Have you ever seen a film that changes your life? Nosferatu was the second film to do this to me. I watched it, spellbound. The coffee stayed where it had been placed on the carpet. My shaving light, accidentally left on, remained on well into the next day, not due to fear but simply because I was utterly immersed in the story I was being told.

I can't remember thinking of anything whilst I watched it (that is, I know that I watched it, and I remember scenes from it, but when I try to think about what I thought when those scenes took place, I draw a blank).

Nosferatu is not a horror film as we have come to know examples of the genre. There are no jumpy scenes, no gratuitous killings, no suave vampires or half naked girls screaming from a castle window. The genius of Nosferatu lies in the state of underlying uneasiness that it conjures in the mind of the viewer. I don't mean uneasiness in the sense of being afraid to walk to the bathroom. It's more the kind of feeling you get when you see something seemingly innocent, but at the same time out of place. From the opening of the film to the closing scene, the viewer experiences a kind of mild dread, not outright fear or jitters, and surely this is the kind of direction modern horror should be moving in (as the Japanese masters of the genre have done in recent years). After all, with Takashi Miike and Hideo Nakata, it's not the exploding bomb but rather the slow ticking that draws their audiences in.

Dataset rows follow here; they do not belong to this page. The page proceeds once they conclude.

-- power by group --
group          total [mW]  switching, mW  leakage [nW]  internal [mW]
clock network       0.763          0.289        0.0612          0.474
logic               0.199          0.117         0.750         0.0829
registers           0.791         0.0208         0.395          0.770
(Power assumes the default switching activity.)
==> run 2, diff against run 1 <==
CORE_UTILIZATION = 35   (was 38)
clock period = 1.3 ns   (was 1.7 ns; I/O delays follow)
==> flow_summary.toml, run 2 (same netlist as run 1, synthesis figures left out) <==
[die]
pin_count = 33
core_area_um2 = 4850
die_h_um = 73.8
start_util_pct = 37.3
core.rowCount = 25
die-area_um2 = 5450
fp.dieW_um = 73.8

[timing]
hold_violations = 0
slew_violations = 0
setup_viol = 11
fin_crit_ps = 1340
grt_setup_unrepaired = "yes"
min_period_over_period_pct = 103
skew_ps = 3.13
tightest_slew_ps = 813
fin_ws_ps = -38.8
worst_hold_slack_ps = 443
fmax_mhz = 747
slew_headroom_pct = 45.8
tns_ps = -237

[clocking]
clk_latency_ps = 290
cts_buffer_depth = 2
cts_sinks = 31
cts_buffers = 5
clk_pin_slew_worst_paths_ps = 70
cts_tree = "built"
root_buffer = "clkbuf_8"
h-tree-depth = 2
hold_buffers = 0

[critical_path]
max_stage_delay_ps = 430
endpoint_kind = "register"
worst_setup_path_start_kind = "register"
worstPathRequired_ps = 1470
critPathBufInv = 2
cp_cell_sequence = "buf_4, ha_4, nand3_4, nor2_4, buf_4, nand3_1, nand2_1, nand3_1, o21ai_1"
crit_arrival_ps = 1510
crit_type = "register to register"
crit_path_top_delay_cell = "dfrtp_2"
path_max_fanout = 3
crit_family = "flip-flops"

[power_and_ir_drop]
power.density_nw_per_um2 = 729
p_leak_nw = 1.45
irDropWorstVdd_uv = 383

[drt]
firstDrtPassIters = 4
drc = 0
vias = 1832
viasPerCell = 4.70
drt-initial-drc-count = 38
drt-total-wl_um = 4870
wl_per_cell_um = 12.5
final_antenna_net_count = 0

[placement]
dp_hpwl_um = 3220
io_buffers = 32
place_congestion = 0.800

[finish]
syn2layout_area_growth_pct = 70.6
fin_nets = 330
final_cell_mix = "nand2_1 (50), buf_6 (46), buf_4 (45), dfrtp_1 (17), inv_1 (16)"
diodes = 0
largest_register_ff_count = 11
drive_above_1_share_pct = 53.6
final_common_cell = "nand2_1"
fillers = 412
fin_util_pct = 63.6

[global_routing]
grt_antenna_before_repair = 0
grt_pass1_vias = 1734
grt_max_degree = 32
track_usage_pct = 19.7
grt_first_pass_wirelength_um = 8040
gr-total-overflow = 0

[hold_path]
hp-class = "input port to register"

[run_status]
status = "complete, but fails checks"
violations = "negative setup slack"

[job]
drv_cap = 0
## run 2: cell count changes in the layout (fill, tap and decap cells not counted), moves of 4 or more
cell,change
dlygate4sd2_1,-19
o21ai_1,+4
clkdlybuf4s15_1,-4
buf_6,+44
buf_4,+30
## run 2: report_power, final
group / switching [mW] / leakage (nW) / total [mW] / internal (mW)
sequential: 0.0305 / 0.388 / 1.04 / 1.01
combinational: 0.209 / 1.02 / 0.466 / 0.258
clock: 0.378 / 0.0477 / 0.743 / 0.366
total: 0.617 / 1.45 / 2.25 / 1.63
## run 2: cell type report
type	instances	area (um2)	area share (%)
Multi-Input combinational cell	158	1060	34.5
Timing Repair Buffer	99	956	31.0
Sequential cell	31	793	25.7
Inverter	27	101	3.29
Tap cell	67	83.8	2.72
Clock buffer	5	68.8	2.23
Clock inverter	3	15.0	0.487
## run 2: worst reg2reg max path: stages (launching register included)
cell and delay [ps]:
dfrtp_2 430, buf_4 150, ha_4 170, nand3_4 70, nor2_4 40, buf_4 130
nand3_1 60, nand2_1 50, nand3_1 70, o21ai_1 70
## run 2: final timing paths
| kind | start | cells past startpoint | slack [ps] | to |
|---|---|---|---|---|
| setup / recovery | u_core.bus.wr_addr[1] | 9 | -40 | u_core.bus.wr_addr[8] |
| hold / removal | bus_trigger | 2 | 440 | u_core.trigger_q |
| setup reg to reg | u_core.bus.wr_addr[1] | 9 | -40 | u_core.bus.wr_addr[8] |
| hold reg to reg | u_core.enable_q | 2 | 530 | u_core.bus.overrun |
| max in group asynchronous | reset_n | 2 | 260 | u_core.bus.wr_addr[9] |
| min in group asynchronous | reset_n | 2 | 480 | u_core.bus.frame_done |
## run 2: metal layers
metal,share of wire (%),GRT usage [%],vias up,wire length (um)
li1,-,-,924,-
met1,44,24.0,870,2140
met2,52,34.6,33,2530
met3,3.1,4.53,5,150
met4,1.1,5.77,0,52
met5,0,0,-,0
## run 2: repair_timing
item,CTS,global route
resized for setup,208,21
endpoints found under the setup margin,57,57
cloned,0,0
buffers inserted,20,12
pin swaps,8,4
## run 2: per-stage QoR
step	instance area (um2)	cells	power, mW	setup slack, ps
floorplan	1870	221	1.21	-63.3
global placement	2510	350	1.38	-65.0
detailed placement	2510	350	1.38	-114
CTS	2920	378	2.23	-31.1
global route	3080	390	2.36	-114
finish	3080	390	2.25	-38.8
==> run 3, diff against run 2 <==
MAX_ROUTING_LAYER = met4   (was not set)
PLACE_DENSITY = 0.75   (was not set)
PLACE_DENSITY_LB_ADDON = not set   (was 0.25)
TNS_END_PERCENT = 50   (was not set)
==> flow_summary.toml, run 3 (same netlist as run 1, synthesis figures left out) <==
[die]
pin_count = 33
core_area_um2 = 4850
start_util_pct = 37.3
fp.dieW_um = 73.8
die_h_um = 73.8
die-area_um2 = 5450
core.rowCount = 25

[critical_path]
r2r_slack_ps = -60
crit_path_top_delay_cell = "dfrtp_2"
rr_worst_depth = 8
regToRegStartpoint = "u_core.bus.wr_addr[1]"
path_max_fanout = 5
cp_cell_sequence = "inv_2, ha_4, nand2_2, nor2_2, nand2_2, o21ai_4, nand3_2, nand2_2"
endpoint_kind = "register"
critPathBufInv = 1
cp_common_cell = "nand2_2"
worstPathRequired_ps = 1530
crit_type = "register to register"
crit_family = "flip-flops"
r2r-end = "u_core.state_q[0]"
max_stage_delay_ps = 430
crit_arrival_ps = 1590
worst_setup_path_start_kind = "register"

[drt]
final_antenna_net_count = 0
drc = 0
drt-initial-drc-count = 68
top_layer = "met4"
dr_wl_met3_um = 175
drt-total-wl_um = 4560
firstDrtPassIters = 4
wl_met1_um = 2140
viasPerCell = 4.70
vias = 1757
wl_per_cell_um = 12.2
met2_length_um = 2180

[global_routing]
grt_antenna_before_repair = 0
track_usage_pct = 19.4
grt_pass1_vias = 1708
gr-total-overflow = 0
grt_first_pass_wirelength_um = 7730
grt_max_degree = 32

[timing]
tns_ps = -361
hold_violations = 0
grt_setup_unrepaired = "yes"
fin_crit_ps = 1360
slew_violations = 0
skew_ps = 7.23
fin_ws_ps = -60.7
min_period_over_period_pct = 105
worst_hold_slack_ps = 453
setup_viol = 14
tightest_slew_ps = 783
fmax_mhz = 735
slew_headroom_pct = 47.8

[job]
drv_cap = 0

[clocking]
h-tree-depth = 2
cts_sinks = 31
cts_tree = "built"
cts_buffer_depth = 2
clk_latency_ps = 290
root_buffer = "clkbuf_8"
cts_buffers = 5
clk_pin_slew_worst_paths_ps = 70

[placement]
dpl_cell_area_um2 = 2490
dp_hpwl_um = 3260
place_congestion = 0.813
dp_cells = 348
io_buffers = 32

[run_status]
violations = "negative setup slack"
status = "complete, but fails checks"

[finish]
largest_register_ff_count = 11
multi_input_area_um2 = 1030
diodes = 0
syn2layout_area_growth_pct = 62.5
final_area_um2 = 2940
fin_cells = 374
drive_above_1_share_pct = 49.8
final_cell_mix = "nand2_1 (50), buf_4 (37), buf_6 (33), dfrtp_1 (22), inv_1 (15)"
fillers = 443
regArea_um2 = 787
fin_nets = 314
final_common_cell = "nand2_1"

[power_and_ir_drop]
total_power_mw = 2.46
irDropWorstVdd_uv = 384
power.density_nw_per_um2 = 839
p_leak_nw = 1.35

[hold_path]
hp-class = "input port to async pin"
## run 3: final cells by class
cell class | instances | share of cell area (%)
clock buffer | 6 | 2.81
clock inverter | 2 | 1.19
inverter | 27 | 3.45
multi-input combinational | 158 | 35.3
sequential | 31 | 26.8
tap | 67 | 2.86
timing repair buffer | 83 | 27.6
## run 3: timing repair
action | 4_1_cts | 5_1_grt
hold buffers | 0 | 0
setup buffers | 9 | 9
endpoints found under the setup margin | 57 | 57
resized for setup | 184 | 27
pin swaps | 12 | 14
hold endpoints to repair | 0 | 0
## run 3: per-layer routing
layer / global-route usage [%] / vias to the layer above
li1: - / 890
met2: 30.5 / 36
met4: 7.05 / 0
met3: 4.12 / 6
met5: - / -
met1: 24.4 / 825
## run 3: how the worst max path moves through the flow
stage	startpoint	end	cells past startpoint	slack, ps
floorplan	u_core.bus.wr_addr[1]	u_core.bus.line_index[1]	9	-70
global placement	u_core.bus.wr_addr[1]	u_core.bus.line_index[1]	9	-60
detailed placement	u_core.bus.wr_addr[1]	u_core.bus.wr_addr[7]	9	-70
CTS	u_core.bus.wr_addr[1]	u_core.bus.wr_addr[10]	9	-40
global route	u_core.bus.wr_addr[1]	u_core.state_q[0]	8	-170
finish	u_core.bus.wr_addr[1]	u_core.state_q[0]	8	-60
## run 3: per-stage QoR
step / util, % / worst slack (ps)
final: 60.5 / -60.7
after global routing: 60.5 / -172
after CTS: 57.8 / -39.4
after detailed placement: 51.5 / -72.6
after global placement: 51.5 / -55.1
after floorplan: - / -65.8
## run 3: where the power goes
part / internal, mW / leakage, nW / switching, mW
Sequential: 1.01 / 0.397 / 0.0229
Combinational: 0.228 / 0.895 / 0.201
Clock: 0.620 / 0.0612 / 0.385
===== src/rtl/counter_seq_ctrl_if.sv =====
// Handshake/bus bundle between the lab control logic, the sequencing
// controller and the counter datapath. The controller uses the slave view;
// the surrounding environment (lab control plus counter) uses the master view.
interface counter_seq_ctrl_if #(
  parameter int CNT_W = 4,
  parameter int VAL_W = 4
);
  // Command side
  logic             Start;
  logic             Abort;
  logic [VAL_W-1:0] Preset;
  logic [VAL_W-1:0] Target;
  logic [CNT_W-1:0] Max_steps;
  // Counter feedback (decoded counter output)
  logic [VAL_W-1:0] Count_val;
  // Counter control
  logic             Load;
  logic [VAL_W-1:0] Data;
  logic             Step;
  // Status
  logic             Busy;
  logic             Done;
  logic             Timeout;
  logic [CNT_W-1:0] Steps;

  // Environment view: drives commands and reports the counter value.
  modport master (
    output Start, Abort, Preset, Target, Max_steps, Count_val,
    input  Load, Data, Step, Busy, Done, Timeout, Steps
  );

  // Controller view.
  modport slave (
    input  Start, Abort, Preset, Target, Max_steps, Count_val,
    output Load, Data, Step, Busy, Done, Timeout, Steps
  );
endinterface


===== src/rtl/counter_seq_ctrl.sv =====
// Sequencing controller for the loadable counter datapath: presets the
// counter, steps it until its decoded output matches a target, and reports
// Done, or Timeout when the step budget runs out first.
module counter_seq_ctrl #(
  parameter int CNT_W = 4,
  parameter int VAL_W = 4
) (
  input  logic                 CLK,
  input  logic                 RST,
  counter_seq_ctrl_if.slave    bus
);

  typedef enum logic [1:0] {
    IDLE = 2'd0,
    LOAD = 2'd1,
    RUN  = 2'd2,
    FIN  = 2'd3
  } state_t;

  state_t           state;
  logic [VAL_W-1:0] preset_q;
  logic [VAL_W-1:0] target_q;
  logic [CNT_W-1:0] max_q;
  logic [CNT_W-1:0] steps_q;
  logic             done_q;
  logic             timeout_q;

  logic             hit;
  logic             spent;

  // Run-state termination conditions against the latched operands.
  assign hit   = (bus.Count_val == target_q);
  assign spent = (steps_q == max_q);

  // Decoded outputs: combinational from current state so the counter sees
  // Load/Step in the same cycle the controller is in LOAD/RUN.
  assign bus.Load    = (state == LOAD);
  assign bus.Busy    = (state == LOAD) || (state == RUN);
  assign bus.Step    = (state == RUN) && !bus.Abort && !hit && !spent;
  assign bus.Data    = preset_q;
  assign bus.Done    = done_q;
  assign bus.Timeout = timeout_q;
  assign bus.Steps   = steps_q;

  // Control FSM with operand latches, step counter and registered
  // Done/Timeout pulses.
  // NOTE: all state here uses non-blocking assignments so every register
  // samples pre-edge values regardless of statement order.
  always_ff @(posedge CLK) begin
    if (RST) begin
      state     <= IDLE;
      preset_q  <= '0;
      target_q  <= '0;
      max_q     <= '0;
      steps_q   <= '0;
      done_q    <= 1'b0;
      timeout_q <= 1'b0;
    end else begin
      // Pulses default low; only the RUN->FIN transition raises one.
      done_q    <= 1'b0;
      timeout_q <= 1'b0;
      case (state)
        IDLE: begin
          if (bus.Start) begin
            preset_q <= bus.Preset;
            target_q <= bus.Target;
            max_q    <= bus.Max_steps;
            steps_q  <= '0;
            state    <= LOAD;
          end
        end
        LOAD: begin
          state <= bus.Abort ? IDLE : RUN;
        end
        RUN: begin
          // Abort beats a match, a match beats an exhausted budget.
          if (bus.Abort) begin
            state <= IDLE;
          end else if (hit) begin
            state  <= FIN;
            done_q <= 1'b1;
          end else if (spent) begin
            state     <= FIN;
            timeout_q <= 1'b1;
          end else begin
            steps_q <= steps_q + 1'b1;
          end
        end
        FIN: begin
          // Start is deliberately ignored here; no command queuing.
          state <= IDLE;
        end
        default: state <= IDLE;
      endcase
    end
  end

endmodule
--- config.mk ---
export PLATFORM = sky130hd
export DESIGN_NAME = instr_adr_gen_flat
export DESIGN_NICKNAME = d
export VERILOG_FILES = /design/src/rtl/instr_adr_gen_if.sv /design/src/rtl/instr_adr_gen.sv /design/src/flat_wrapper.sv
export SDC_FILE = /design/constraint.sdc
export NUM_CORES = 1
export LEC_CHECK = 0
export CORE_MARGIN = 1.5
export CORE_UTILIZATION = 26
export CTS_CLUSTER_SIZE = 25
export DETAILED_ROUTE_END_ITERATION = 8
export PLACE_DENSITY_LB_ADDON = 0.12
export SLEW_MARGIN = 15
export SYNTH_ARGS = -nofsm -noshare
export SYNTH_HDL_FRONTEND = slang
export SYNTH_SLANG_ARGS = --single-unit
--- constraint.sdc ---
create_clock -name clk -period 2.35 [get_ports clk]
set_clock_uncertainty 0.1 [all_clocks]
set_input_delay 0.47 -clock clk [delete_from_list [all_inputs] [get_ports clk]]
set_output_delay 0.47 -clock clk [all_outputs]
set_load 0.01 [all_outputs]
--- src/rtl/instr_adr_gen_if.sv ---
// Instruction address stage bus: redirect/halt requests in, fetch-group address pair out.
// Latency: n/a (signal bundle only).
// Backpressure: inReady from fetch/decode qualifies outValid; redirects ignore inReady.
// Ports: master = address generator (drives out*), slave = fetch/decode + redirect sources.
interface instr_adr_gen_if #(
  parameter int WORD_LENGTH = 32,
  parameter int LANES       = 2
);
  localparam int SW = $clog2(LANES) + 1;

  logic                   inReady;
  logic                   inBrValid;
  logic [WORD_LENGTH-1:0] inBrSeg;
  logic [WORD_LENGTH-1:0] inBrOfs;
  logic                   inTrapValid;
  logic [WORD_LENGTH-1:0] inTrapSeg;
  logic [WORD_LENGTH-1:0] inTrapOfs;
  logic                   inHalt;
  logic                   inResume;
  logic                   outValid;
  logic [WORD_LENGTH-1:0] outPstate0;
  logic [WORD_LENGTH-1:0] outPstate1;
  logic [SW-1:0]          outSlots;
  logic                   outHalted;

  modport master (
    input  inReady, inBrValid, inBrSeg, inBrOfs,
    input  inTrapValid, inTrapSeg, inTrapOfs, inHalt, inResume,
    output outValid, outPstate0, outPstate1, outSlots, outHalted
  );

  modport slave (
    output inReady, inBrValid, inBrSeg, inBrOfs,
    output inTrapValid, inTrapSeg, inTrapOfs, inHalt, inResume,
    input  outValid, outPstate0, outPstate1, outSlots, outHalted
  );
endinterface

--- src/rtl/instr_adr_gen.sv ---
// Instruction address generator: emits segment/offset of each fetch group, handles redirects and halt.
// Latency: 1 cycle from redirect/halt/resume request to the new registered address/state.
// Backpressure: outValid && !inReady holds all outputs; redirects apply regardless of inReady.
// Ports: clk, rst (sync, active high); bus (master modport) carries requests in and the
//        address pair (outPstate0 = segment, outPstate1 = offset), outSlots, outHalted out.
module instr_adr_gen #(
  parameter int                     WORD_LENGTH = 32,
  parameter int                     INSTR_BYTES = 4,
  parameter int                     LANES       = 2,
  parameter logic [WORD_LENGTH-1:0] RESET_SEG   = '0,
  parameter logic [WORD_LENGTH-1:0] RESET_OFS   = '0
) (
  input  logic            clk,
  input  logic            rst,
  instr_adr_gen_if.master bus
);

  localparam int SW    = $clog2(LANES) + 1;
  localparam int IB_SH = $clog2(INSTR_BYTES);
  localparam int GB    = LANES * INSTR_BYTES;

  localparam logic [WORD_LENGTH-1:0] ALIGN_MASK = WORD_LENGTH'(INSTR_BYTES - 1);
  localparam logic [WORD_LENGTH-1:0] GB_MASK    = WORD_LENGTH'(GB - 1);
  localparam logic [WORD_LENGTH-1:0] GB_W       = WORD_LENGTH'(GB);
  localparam logic [WORD_LENGTH-1:0] LANE_MASK  = WORD_LENGTH'(LANES - 1);

  typedef enum logic [1:0] {
    S_RESET = 2'd0,
    S_RUN   = 2'd1,
    S_HALT  = 2'd2
  } state_t;

  state_t                 state;
  logic                   valid_q;
  logic                   halted_q;
  logic [WORD_LENGTH-1:0] seg_q;
  logic [WORD_LENGTH-1:0] ofs_q;
  logic [SW-1:0]          slots_q;

  logic [WORD_LENGTH-1:0] seq_ofs;
  logic [WORD_LENGTH-1:0] br_ofs;
  logic [WORD_LENGTH-1:0] trap_ofs;
  logic                   xfer;

  // Slots left in the group starting at offset o: a group entered mid-way
  // (after a redirect) only has the lanes from the entry point to the end.
  function automatic logic [SW-1:0] slots_of(input logic [WORD_LENGTH-1:0] o);
    logic [WORD_LENGTH-1:0] idx;
    idx = (o >> IB_SH) & LANE_MASK;
    return SW'(LANES) - SW'(idx);
  endfunction

  // Sequential advance always lands on the next group boundary, even when the
  // current group was entered unaligned; the add wraps naturally at 2^WORD_LENGTH.
  assign seq_ofs  = (ofs_q & ~GB_MASK) + GB_W;
  assign br_ofs   = bus.inBrOfs & ~ALIGN_MASK;
  assign trap_ofs = bus.inTrapOfs & ~ALIGN_MASK;
  assign xfer     = valid_q && bus.inReady;

  always_ff @(posedge clk) begin
    if (rst) begin
      // Reset drops everything, including any redirect presented this cycle.
      state    <= S_RESET;
      valid_q  <= 1'b0;
      halted_q <= 1'b0;
      seg_q    <= RESET_SEG;
      ofs_q    <= RESET_OFS;
      slots_q  <= slots_of(RESET_OFS);
    end else begin
      case (state)
        S_RESET: begin
          // Reset vector is already loaded; just start offering it.
          state   <= S_RUN;
          valid_q <= 1'b1;
        end

        S_RUN: begin
          if (bus.inTrapValid) begin
            // Trap beats both branch and halt; the unit stays running.
            seg_q   <= bus.inTrapSeg;
            ofs_q   <= trap_ofs;
            slots_q <= slots_of(trap_ofs);
            valid_q <= 1'b1;
          end else if (bus.inBrValid) begin
            seg_q   <= bus.inBrSeg;
            ofs_q   <= br_ofs;
            slots_q <= slots_of(br_ofs);
            if (bus.inHalt) begin
              // Branch target is what we resume from after the halt.
              state    <= S_HALT;
              valid_q  <= 1'b0;
              halted_q <= 1'b1;
            end else begin
              valid_q  <= 1'b1;
            end
          end else if (bus.inHalt) begin
            // Halt freezes the current address even if it was accepted this cycle.
            state    <= S_HALT;
            valid_q  <= 1'b0;
            halted_q <= 1'b1;
          end else if (xfer) begin
            ofs_q   <= seq_ofs;
            slots_q <= slots_of(seq_ofs);
          end
          // inResume has no meaning while running.
        end

        S_HALT: begin
          if (bus.inTrapValid) begin
            seg_q    <= bus.inTrapSeg;
            ofs_q    <= trap_ofs;
            slots_q  <= slots_of(trap_ofs);
            state    <= S_RUN;
            valid_q  <= 1'b1;
            halted_q <= 1'b0;
          end else if (bus.inResume) begin
            state    <= S_RUN;
            valid_q  <= 1'b1;
            halted_q <= 1'b0;
          end
          // Branches and further halt requests are ignored while halted.
        end

        default: begin
          // Unused encoding: fall back to a clean reset-like state.
          state    <= S_RESET;
          valid_q  <= 1'b0;
          halted_q <= 1'b0;
          seg_q    <= RESET_SEG;
          ofs_q    <= RESET_OFS;
          slots_q  <= slots_of(RESET_OFS);
        end
      endcase
    end
  end

  assign bus.outValid   = valid_q;
  assign bus.outPstate0 = seg_q;
  assign bus.outPstate1 = ofs_q;
  assign bus.outSlots   = slots_q;
  assign bus.outHalted  = halted_q;

endmodule

--- src/flat_wrapper.sv ---
// flat-port wrapper written by rule: the top's interface ports become plain ports
module instr_adr_gen_flat 
#(
  parameter int                     WORD_LENGTH = 32,
  parameter int                     INSTR_BYTES = 4,
  parameter int                     LANES       = 2,
  parameter logic [WORD_LENGTH-1:0] RESET_SEG   = '0,
  parameter logic [WORD_LENGTH-1:0] RESET_OFS   = '0
)
  (clk, rst, bus_inReady, bus_inBrValid, bus_inBrSeg, bus_inBrOfs, bus_inTrapValid, bus_inTrapSeg, bus_inTrapOfs, bus_inHalt, bus_inResume, bus_outValid, bus_outPstate0, bus_outPstate1, bus_outSlots, bus_outHalted);
  instr_adr_gen_if #(.WORD_LENGTH(WORD_LENGTH), .LANES(LANES)) bus_i ();
  input  logic clk;
  input  logic rst;
  input wire logic [$bits(bus_i.inReady)-1:0] bus_inReady;
  input wire logic [$bits(bus_i.inBrValid)-1:0] bus_inBrValid;
  input wire logic [$bits(bus_i.inBrSeg)-1:0] bus_inBrSeg;
  input wire logic [$bits(bus_i.inBrOfs)-1:0] bus_inBrOfs;
  input wire logic [$bits(bus_i.inTrapValid)-1:0] bus_inTrapValid;
  input wire logic [$bits(bus_i.inTrapSeg)-1:0] bus_inTrapSeg;
  input wire logic [$bits(bus_i.inTrapOfs)-1:0] bus_inTrapOfs;
  input wire logic [$bits(bus_i.inHalt)-1:0] bus_inHalt;
  input wire logic [$bits(bus_i.inResume)-1:0] bus_inResume;
  output wire logic [$bits(bus_i.outValid)-1:0] bus_outValid;
  output wire logic [$bits(bus_i.outPstate0)-1:0] bus_outPstate0;
  output wire logic [$bits(bus_i.outPstate1)-1:0] bus_outPstate1;
  output wire logic [$bits(bus_i.outSlots)-1:0] bus_outSlots;
  output wire logic [$bits(bus_i.outHalted)-1:0] bus_outHalted;
  assign bus_i.inReady = bus_inReady;
  assign bus_i.inBrValid = bus_inBrValid;
  assign bus_i.inBrSeg = bus_inBrSeg;
  assign bus_i.inBrOfs = bus_inBrOfs;
  assign bus_i.inTrapValid = bus_inTrapValid;
  assign bus_i.inTrapSeg = bus_inTrapSeg;
  assign bus_i.inTrapOfs = bus_inTrapOfs;
  assign bus_i.inHalt = bus_inHalt;
  assign bus_i.inResume = bus_inResume;
  assign bus_outValid = bus_i.outValid;
  assign bus_outPstate0 = bus_i.outPstate0;
  assign bus_outPstate1 = bus_i.outPstate1;
  assign bus_outSlots = bus_i.outSlots;
  assign bus_outHalted = bus_i.outHalted;
  instr_adr_gen #(.WORD_LENGTH(WORD_LENGTH), .INSTR_BYTES(INSTR_BYTES), .LANES(LANES), .RESET_SEG(RESET_SEG), .RESET_OFS(RESET_OFS)) u_core (.clk(clk), .rst(rst), .bus(bus_i));
endmodule
; Word-level counts from Yosys, hierarchy flattened
; Cells that the tools add are included.
[op_classes]
add_sub_neg = 4
eq_ne = 10
mux = 33
n_bitwise = 1
n_reduce_logical = 7
[op_table]
columns = cell, count
row1 = $mux W32, 8
row2 = $pmux W32 S3, 2
row3 = $add A32 B4 Y32 const B, 1
row4 = $mux W2, 9
row5 = $pmux W2 S3, 2
row6 = $mux W1, 10
row7 = $ne A4 B4 Y1 const B, 2
row8 = $reduce_and A4 Y1, 2
row9 = $ne A2 B2 Y1 const B, 3
row10 = $ne A3 B3 Y1 const B, 2
row11 = $pmux W1 S3, 2
row12 = $reduce_and A3 Y1, 2
row13 = $sub A2 B1 Y2 const A, 3
row14 = $ne A4 B3 Y1 const B, 1
row15 = $eq A2 B1 Y1 const B, 1
row16 = $eq A2 B2 Y1 const B, 1
row17 = $logic_not A2 Y1, 1
row18 = $reduce_and A2 Y1, 1
row19 = $logic_and A1 B1 Y1, 1
row20 = $not A1 Y1, 1
[totals]
register_bits = 70
inputBits = 135
elab_cells = 61

; Logic depth before layout (Yosys ltp)
[logic_depth]
depth_word = 7
depth_mapped = 10
mapped_depth_nobuf = 7

; Worst setup path before layout
; OpenSTA, ideal clock, no wires.
[synth_timing]
path_kind = reg2reg
from = register u_core.state[1]
to = register u_core.ofs_q[21], in the netlist u_core.bus.outPstate1[21]
setup_ns = 0.079
t_arrival_ns = 1.954
t_required_ns = 2.171
slack_ns = 0.216
path_stages_with_launch = 9
cell_sequence = dfxtp_1 inv_1 ha_1 clkbuf_1 and2_1 a21oi_1 a211oi_1 o2bb2a_1 o211ai_1
[synth_via]
elab_chain_len = 3
elab_cells_between_ends = 9
classes_between = eq/ne: 5 / mux: 1 / bitwise: 1 / reduce/logical: 2
[synth_rtl]
columns = item, line_no
row1 = from (decl), instr_adr_gen.sv:33  ; state_t state;
row2 = from (signal assigned), instr_adr_gen.sv:63  ; state <= S_RESET;
row3 = from (signal assigned), instr_adr_gen.sv:73  ; state <= S_RUN;
row4 = from (signal assigned), instr_adr_gen.sv:90  ; state <= S_HALT;
row5 = "$eq A2 B1 Y1, or another cell as far along", instr_adr_gen.sv:70  ; case (state)
row6 = "$ne A4 B3 Y1 (no line), or another cell as far along", --
row7 = $reduce_and A4 Y1 (no line), --
row8 = to (signal assigned), instr_adr_gen.sv:81  ; ofs_q <= trap_ofs;
row9 = to (signal assigned), instr_adr_gen.sv:86  ; ofs_q <= br_ofs;
row10 = to (signal assigned), instr_adr_gen.sv:102  ; ofs_q <= seq_ofs;
row11 = to (decl), instr_adr_gen.sv:37  ; logic [WORD_LENGTH-1:0] ofs_q;
; Parallel ways exist; a longest one is shown, timed or not.
; A chain may end at the register's enable or synchronous reset.

; Final worst setup path
[layout_timing]
from = register u_core.state[0]
to = register u_core.ofs_q[18], in the netlist u_core.bus.outPstate1[18]
; Same word-level chain as after synthesis.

Nosferatu certainly drew me in. I awoke the next morning, with the following couplets literally on my lips:

"Never will his spirit die / For as long as there is sea and sky

You'll hear the flutter of his wings / I am the songbird of death, he sings"

I moved through the rest of the morning and wrote those words down over a coffee, later turning them into a poem. I didn't think exclusively about the film for the rest of that day, but looking back, the feeling of distant, intangible despair/nostalgia for a time I will never know/"otherness" was there .

For the next few weeks I caught myself daydreaming, and then tried to think what I was daydreaming about. Nothing came to mind, but I knew it was Nosferatu. I didn't have to put it into thoughts and words, it was there, somewhere, somehow, in the back of my consciousness, just behind every sentence.